ならば、やりたい笑いをやって、「この笑いをやりたい誰かが中に入っている」と、客席に感じさせればいい。

小峠「工くんがネタやるってなったときに、普通のピンネタやるってなったところで、面白みがないんだよね。ウケるネタだったとしても『斎藤工器用だな、お笑いも出来るんだ』ぐらいなんだよね。やっぱ、くっきーさんとやって、あの人のいかれた世界観を取り入れた斎藤工って、ちょっとやっぱワクワクするもん」

そのワクワクは「そうとう高いところになる」と小峠は言う。「一流の人と一流の人がやってるんだから、なんかあるよ」という優しい言葉に、斎藤工の表情は和らいでいった。

お笑いは「六畳一間のカラーボックス」


番組は再びくっきーを映し出す。くっきーは家族と砂浜で戯れていた。「家族一切出さないですよ。初めてです」と言うのだが、嫁と子供二人は顔にモザイクがかかっており、本物か偽物か判別はつかない。

くっきーは「笑いの根本って子供かなと思って」と、寄せては返す波にキャッキャと喜ぶ子供たちを見つめる。波から逃げるだけで笑う。単純なことなのだが、シンプルなものほど人の手で生み出すことは難しい。


くっきー「六畳の部屋与えられて、そこにカラーボックス一個だけ一番ええ位置に置けって言われても難しいじゃないですか。シンプルすぎて。それと一緒お笑いも。六畳一間のカラーボックスなんですよ、お笑いってね」

家族団らんを終え、「みんなが笑えるようなネタを書けるようになるかな」とこぼすくっきー。

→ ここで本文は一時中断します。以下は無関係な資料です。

Source: an optimization exercise on an open RTL-to-GDS flow (aim: small area, a short achievable clock period and few clock cycles per item). Production flows keep margins and buffers that such runs may drop. Where RTL was checked, it was by simulation tests only, not by an equivalence proof against the original. No activity file was given, so power comes from the tool's default toggle rates.

== the baseline ==
==> flow/design.v <==
`timescale 1ns/10ps
package lc4_isa_pkg;
   localparam int WORD_W    = 16;  
   localparam int REG_SEL_W = 3;   
   localparam int NZP_W     = 3;
   localparam logic [3:0] OP_ARITH = 4'b0001;
   localparam logic [3:0] OP_LOGIC = 4'b0101;
   localparam logic [3:0] OP_CONST = 4'b1001;
   localparam logic [2:0] ARITH_ADD = 3'b000;
   localparam logic [2:0] ARITH_SUB = 3'b010;
   localparam logic [2:0] LOGIC_AND = 3'b000;
   localparam logic [2:0] LOGIC_NOT = 3'b001;
   localparam logic [2:0] LOGIC_OR  = 3'b010;
   localparam logic [2:0] LOGIC_XOR = 3'b011;
   localparam logic [NZP_W-1:0] NZP_NEG  = 3'b100;
   localparam logic [NZP_W-1:0] NZP_ZERO = 3'b010;
   localparam logic [NZP_W-1:0] NZP_POS  = 3'b001;
   typedef struct packed {
      logic [3:0]           opcode;
      logic [REG_SEL_W-1:0] rd;
      logic [REG_SEL_W-1:0] rs;
      logic [2:0]           sub;   
      logic [REG_SEL_W-1:0] rt;
   } insn_reg_t;
   typedef struct packed {
      logic [3:0]           opcode;
      logic [REG_SEL_W-1:0] rd;
      logic [REG_SEL_W-1:0] rs;
      logic                 imm_flag;  
      logic [4:0]           imm5;
   } insn_imm_t;
   typedef struct packed {
      logic [3:0]           opcode;
      logic [REG_SEL_W-1:0] rd;
      logic [8:0]           imm9;  
   } insn_cst_t;
   typedef union packed {
      insn_reg_t r;
      insn_imm_t i;
      insn_cst_t c;
   } lc4_insn_u;
endpackage
`timescale 1ns/10ps
package lc4_pipe_pkg;
   localparam int WORD_W    = 16;
   localparam int REG_SEL_W = 3;
   localparam int NZP_W     = 3;
   typedef enum logic [1:0] {
      STALL_NONE  = 2'd0,  
      STALL_SPLIT = 2'd1,  
      STALL_RESET = 2'd2   
   } stall_e;
   typedef struct packed {
      logic [REG_SEL_W-1:0] rs_sel;
      logic                              rs_re;
      logic [REG_SEL_W-1:0] rt_sel;
      logic                              rt_re;
      logic [REG_SEL_W-1:0] rd_sel;
      logic                              rf_we;
      logic                              nzp_we;
   } ctrl_t;
   typedef struct packed {
      stall_e                           stall;
      logic [WORD_W-1:0]   pc;
      logic [WORD_W-1:0]                insn;  
      ctrl_t                            ctrl;
   } issue_t;
   typedef struct packed {
      logic                              we;
      logic [REG_SEL_W-1:0] sel;
      logic [WORD_W-1:0]    data;
   } wr_port_t;
   typedef struct packed {
      stall_e                            stall;
      logic [WORD_W-1:0]    pc;
      logic [WORD_W-1:0]    insn;
      logic                              rf_we;
      logic [REG_SEL_W-1:0] wsel;
      logic [WORD_W-1:0]    wdata;
      logic                              nzp_we;
      logic [NZP_W-1:0]     nzp;
   } commit_t;
endpackage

個展で初心に返り、家族団らんで童心に返る。「スランプ」を乗り越えて、くっきーはどんなネタを書くのだろう。


今夜2月23日放送の『MASKMEN』(テレビ東京系)では、グレープカンパニーのライブにX JAPANのToshiが登場しネタを披露するというサプライズが。一体なにがどうなっているのか。そして斎藤工とくっきーはお互い歩み寄るのか。

ちなみに、これまでのエンディングでは、斎藤工とくっきーがテラスで語り合う映像をバックにスタッフロールが流れていたが、今回はテラスに誰も座っていなかった。寂しい。二人が再び同じテーブルにつけばいいな、と思う。